Końcówka zeszłego tygodnia rozpoczęła się publikacją wskaźnika produkcji przemysłowej Japonii. W czerwcu wzrósł o 2.0% mdm (oczekiwano wartości na poziomie 0.2%). Sygnały powrotu gospodarki za rządów Shinzo Abe na ścieżkę wzrostu napłynęły również z rynku wewnętrznego, gdzie wskaźnik sprzedaży detalicznej wzrósł o 0.8%.

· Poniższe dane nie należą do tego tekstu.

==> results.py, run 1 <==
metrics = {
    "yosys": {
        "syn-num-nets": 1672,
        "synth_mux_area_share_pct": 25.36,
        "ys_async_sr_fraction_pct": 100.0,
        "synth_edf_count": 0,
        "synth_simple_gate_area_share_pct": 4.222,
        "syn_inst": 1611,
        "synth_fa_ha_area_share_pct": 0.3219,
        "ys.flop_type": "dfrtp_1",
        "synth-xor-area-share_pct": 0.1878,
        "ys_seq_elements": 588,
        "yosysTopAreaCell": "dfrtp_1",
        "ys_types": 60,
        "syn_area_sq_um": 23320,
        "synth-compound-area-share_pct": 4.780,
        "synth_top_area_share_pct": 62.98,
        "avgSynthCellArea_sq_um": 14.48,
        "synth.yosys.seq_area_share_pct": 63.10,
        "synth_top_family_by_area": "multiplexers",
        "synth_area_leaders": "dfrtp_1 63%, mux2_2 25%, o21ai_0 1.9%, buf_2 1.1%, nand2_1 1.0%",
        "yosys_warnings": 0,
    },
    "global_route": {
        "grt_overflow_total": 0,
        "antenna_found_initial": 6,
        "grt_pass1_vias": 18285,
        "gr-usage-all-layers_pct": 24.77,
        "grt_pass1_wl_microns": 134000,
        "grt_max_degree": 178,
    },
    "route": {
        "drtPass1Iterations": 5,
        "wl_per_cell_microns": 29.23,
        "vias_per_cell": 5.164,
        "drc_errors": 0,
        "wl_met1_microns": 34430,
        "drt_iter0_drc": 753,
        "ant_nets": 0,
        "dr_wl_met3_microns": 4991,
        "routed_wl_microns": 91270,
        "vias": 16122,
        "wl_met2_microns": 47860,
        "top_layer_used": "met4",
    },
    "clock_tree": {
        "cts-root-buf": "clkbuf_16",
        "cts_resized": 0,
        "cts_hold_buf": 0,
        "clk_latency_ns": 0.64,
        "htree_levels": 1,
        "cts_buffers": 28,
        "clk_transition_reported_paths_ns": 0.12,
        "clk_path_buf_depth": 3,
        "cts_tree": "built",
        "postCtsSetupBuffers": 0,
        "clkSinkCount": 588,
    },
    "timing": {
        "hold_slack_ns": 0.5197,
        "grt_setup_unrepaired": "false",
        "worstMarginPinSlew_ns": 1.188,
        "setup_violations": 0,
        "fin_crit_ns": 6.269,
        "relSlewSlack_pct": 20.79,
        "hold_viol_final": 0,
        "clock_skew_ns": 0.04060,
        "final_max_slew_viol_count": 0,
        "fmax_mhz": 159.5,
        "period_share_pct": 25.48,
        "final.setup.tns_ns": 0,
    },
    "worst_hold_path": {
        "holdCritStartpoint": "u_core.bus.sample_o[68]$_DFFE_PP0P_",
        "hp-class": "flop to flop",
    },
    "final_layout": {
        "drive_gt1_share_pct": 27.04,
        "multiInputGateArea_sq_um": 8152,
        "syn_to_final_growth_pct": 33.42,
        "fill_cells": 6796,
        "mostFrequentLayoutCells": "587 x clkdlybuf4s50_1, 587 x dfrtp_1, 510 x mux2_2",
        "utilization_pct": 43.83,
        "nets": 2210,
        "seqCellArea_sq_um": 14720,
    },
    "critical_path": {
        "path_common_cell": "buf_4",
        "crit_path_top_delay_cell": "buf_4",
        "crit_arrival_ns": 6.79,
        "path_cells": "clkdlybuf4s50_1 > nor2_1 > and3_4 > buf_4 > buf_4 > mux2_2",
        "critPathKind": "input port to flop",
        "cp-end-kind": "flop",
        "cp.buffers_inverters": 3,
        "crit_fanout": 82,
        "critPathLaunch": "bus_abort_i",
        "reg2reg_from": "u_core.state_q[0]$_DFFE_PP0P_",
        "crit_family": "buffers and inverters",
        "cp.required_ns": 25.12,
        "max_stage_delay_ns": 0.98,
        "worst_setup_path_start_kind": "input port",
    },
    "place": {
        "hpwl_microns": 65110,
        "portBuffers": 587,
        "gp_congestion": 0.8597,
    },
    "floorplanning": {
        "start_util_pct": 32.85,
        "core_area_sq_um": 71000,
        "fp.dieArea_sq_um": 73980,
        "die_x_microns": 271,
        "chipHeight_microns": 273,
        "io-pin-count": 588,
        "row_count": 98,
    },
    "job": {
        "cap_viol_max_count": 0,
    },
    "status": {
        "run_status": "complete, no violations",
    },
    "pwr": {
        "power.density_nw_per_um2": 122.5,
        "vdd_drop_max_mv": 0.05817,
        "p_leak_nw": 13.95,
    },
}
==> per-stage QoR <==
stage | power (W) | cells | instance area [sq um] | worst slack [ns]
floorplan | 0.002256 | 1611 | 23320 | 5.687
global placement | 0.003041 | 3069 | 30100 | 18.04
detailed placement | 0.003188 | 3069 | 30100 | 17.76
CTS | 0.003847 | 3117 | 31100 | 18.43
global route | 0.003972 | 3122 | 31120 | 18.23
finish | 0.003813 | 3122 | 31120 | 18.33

Początek drugiego półrocza jest odpowiednim momentem na podsumowania oraz wyznaczanie zadań w światowej ekonomii. Buńczuczne zapowiedzi Bena Bernanke nie umknęły uszom inwestorów, którzy oczekują w drugiej połowie roku obiecanego ożywienia gospodarczego usprawiedliwiającego wzrost indeksów na Wall Street o dwucyfrowe wartości w ciągu sześciu pierwszych miesięcy tego roku. Póki co, agencja Fitch zachowała rating USA na poziomie „AAA” z prognozą negatywną. Na wschodniej półkuli w nocy z niedzieli na poniedziałek polskiego czasu opublikowano również dane dotyczące chińskiego PMI oraz HSBC Manufacturing. Chociaż pierwszy ze wskaźników był wyższy od oczekiwanych o 0.7 pkt i wyniósł 50.8 pkt, drugi zanotował kolejny w ciągu dwóch miesięcy spadek osiągając 48.2 pkt.

Poniedziałkowa sesja zapowiada się bardziej interesująco niż zazwyczaj. W pierwszej części dnia opublikowane zostaną dane dotyczące nastrojów menedżerów w Wielkiej Brytanii oraz krajach strefy euro. Chwilę później światło dzienne ujrzą informacje dotyczące inflacji oraz rynku pracy w europejskiej unii walutowej. Po drugiej stronie Atlantyku inwestorzy oczekują informacji dotyczących przemysłowego wskaźnika ISM Stanów Zjednoczonych. Dla wszystkich, którzy oczekiwali leniwego początku wakacji mamy dobre informacje – dzisiaj będzie na czym zarobić.